[Saved data entries]
↓

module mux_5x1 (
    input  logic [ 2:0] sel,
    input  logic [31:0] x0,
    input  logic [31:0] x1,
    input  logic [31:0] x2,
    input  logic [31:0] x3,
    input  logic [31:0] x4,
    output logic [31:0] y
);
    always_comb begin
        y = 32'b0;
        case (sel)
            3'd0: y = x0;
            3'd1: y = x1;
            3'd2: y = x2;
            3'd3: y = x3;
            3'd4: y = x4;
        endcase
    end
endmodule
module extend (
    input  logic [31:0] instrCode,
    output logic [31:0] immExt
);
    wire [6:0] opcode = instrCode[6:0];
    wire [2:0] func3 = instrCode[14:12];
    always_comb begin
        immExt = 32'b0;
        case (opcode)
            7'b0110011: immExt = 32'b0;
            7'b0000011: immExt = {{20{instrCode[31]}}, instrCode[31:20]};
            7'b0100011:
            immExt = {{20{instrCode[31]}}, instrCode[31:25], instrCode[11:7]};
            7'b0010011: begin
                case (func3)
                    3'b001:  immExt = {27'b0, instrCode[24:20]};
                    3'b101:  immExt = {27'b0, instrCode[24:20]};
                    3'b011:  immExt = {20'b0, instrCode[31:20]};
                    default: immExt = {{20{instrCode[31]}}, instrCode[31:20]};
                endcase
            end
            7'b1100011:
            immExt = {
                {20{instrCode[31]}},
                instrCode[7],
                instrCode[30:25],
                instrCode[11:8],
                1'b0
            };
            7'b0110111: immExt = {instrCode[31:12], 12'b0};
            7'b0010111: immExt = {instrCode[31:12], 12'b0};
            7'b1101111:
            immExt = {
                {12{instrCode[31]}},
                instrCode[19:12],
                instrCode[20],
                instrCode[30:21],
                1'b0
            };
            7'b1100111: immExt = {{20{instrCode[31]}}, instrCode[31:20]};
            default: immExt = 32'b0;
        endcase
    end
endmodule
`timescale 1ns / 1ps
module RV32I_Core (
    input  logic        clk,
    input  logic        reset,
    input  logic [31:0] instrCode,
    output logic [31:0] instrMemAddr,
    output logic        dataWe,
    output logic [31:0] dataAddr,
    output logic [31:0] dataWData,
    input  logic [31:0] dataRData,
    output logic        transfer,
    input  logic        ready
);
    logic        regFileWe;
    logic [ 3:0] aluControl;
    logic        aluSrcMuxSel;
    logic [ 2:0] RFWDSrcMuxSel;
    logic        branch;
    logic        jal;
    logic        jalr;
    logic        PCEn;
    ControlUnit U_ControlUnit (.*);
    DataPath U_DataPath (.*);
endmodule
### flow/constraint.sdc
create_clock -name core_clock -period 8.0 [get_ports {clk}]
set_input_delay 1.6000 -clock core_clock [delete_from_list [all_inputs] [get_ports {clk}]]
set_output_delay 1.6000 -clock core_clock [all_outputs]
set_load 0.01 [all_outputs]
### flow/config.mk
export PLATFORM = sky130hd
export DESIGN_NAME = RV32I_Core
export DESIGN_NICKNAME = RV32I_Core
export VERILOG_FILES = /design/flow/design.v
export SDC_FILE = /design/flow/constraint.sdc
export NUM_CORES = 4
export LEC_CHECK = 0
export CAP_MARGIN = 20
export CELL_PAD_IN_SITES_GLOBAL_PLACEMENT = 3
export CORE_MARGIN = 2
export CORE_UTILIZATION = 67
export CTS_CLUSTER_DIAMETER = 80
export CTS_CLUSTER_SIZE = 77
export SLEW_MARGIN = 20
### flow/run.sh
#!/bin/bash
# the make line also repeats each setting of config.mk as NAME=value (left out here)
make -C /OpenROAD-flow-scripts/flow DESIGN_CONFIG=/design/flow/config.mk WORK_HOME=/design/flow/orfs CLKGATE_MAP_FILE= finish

↑

Write every record above out again exactly as it stands.

module mux_5x1 (
    input  logic [ 2:0] sel,
    input  logic [31:0] x0,
    input  logic [31:0] x1,
    input  logic [31:0] x2,
    input  logic [31:0] x3,
    input  logic [31:0] x4,
    output logic [31:0] y
);
    always_comb begin
        y = 32'b0;
        case (sel)
            3'd0: y = x0;
            3'd1: y = x1;
            3'd2: y = x2;
            3'd3: y = x3;
            3'd4: y = x4;
        endcase
    end
endmodule
module extend (
    input  logic [31:0] instrCode,
    output logic [31:0] immExt
);
    wire [6:0] opcode = instrCode[6:0];
    wire [2:0] func3 = instrCode[14:12];
    always_comb begin
        immExt = 32'b0;
        case (opcode)
            7'b0110011: immExt = 32'b0;
            7'b0000011: immExt = {{20{instrCode[31]}}, instrCode[31:20]};
            7'b0100011:
            immExt = {{20{instrCode[31]}}, instrCode[31:25], instrCode[11:7]};
            7'b0010011: begin
                case (func3)
                    3'b001:  immExt = {27'b0, instrCode[24:20]};
                    3'b101:  immExt = {27'b0, instrCode[24:20]};
                    3'b011:  immExt = {20'b0, instrCode[31:20]};
                    default: immExt = {{20{instrCode[31]}}, instrCode[31:20]};
                endcase
            end
            7'b1100011:
            immExt = {
                {20{instrCode[31]}},
                instrCode[7],
                instrCode[30:25],
                instrCode[11:8],
                1'b0
            };
            7'b0110111: immExt = {instrCode[31:12], 12'b0};
            7'b0010111: immExt = {instrCode[31:12], 12'b0};
            7'b1101111:
            immExt = {
                {12{instrCode[31]}},
                instrCode[19:12],
                instrCode[20],
                instrCode[30:21],
                1'b0
            };
            7'b1100111: immExt = {{20{instrCode[31]}}, instrCode[31:20]};
            default: immExt = 32'b0;
        endcase
    end
endmodule
`timescale 1ns / 1ps
module RV32I_Core (
    input  logic        clk,
    input  logic        reset,
    input  logic [31:0] instrCode,
    output logic [31:0] instrMemAddr,
    output logic        dataWe,
    output logic [31:0] dataAddr,
    output logic [31:0] dataWData,
    input  logic [31:0] dataRData,
    output logic        transfer,
    input  logic        ready
);
    logic        regFileWe;
    logic [ 3:0] aluControl;
    logic        aluSrcMuxSel;
    logic [ 2:0] RFWDSrcMuxSel;
    logic        branch;
    logic        jal;
    logic        jalr;
    logic        PCEn;
    ControlUnit U_ControlUnit (.*);
    DataPath U_DataPath (.*);
endmodule
### flow/constraint.sdc
create_clock -name core_clock -period 8.0 [get_ports {clk}]
set_input_delay 1.6000 -clock core_clock [delete_from_list [all_inputs] [get_ports {clk}]]
set_output_delay 1.6000 -clock core_clock [all_outputs]
set_load 0.01 [all_outputs]
### flow/config.mk
export PLATFORM = sky130hd
export DESIGN_NAME = RV32I_Core
export DESIGN_NICKNAME = RV32I_Core
export VERILOG_FILES = /design/flow/design.v
export SDC_FILE = /design/flow/constraint.sdc
export NUM_CORES = 4
export LEC_CHECK = 0
export CAP_MARGIN = 20
export CELL_PAD_IN_SITES_GLOBAL_PLACEMENT = 3
export CORE_MARGIN = 2
export CORE_UTILIZATION = 67
export CTS_CLUSTER_DIAMETER = 80
export CTS_CLUSTER_SIZE = 77
export SLEW_MARGIN = 20
### flow/run.sh
#!/bin/bash
# the make line also repeats each setting of config.mk as NAME=value (left out here)
make -C /OpenROAD-flow-scripts/flow DESIGN_CONFIG=/design/flow/config.mk WORK_HOME=/design/flow/orfs CLKGATE_MAP_FILE= finish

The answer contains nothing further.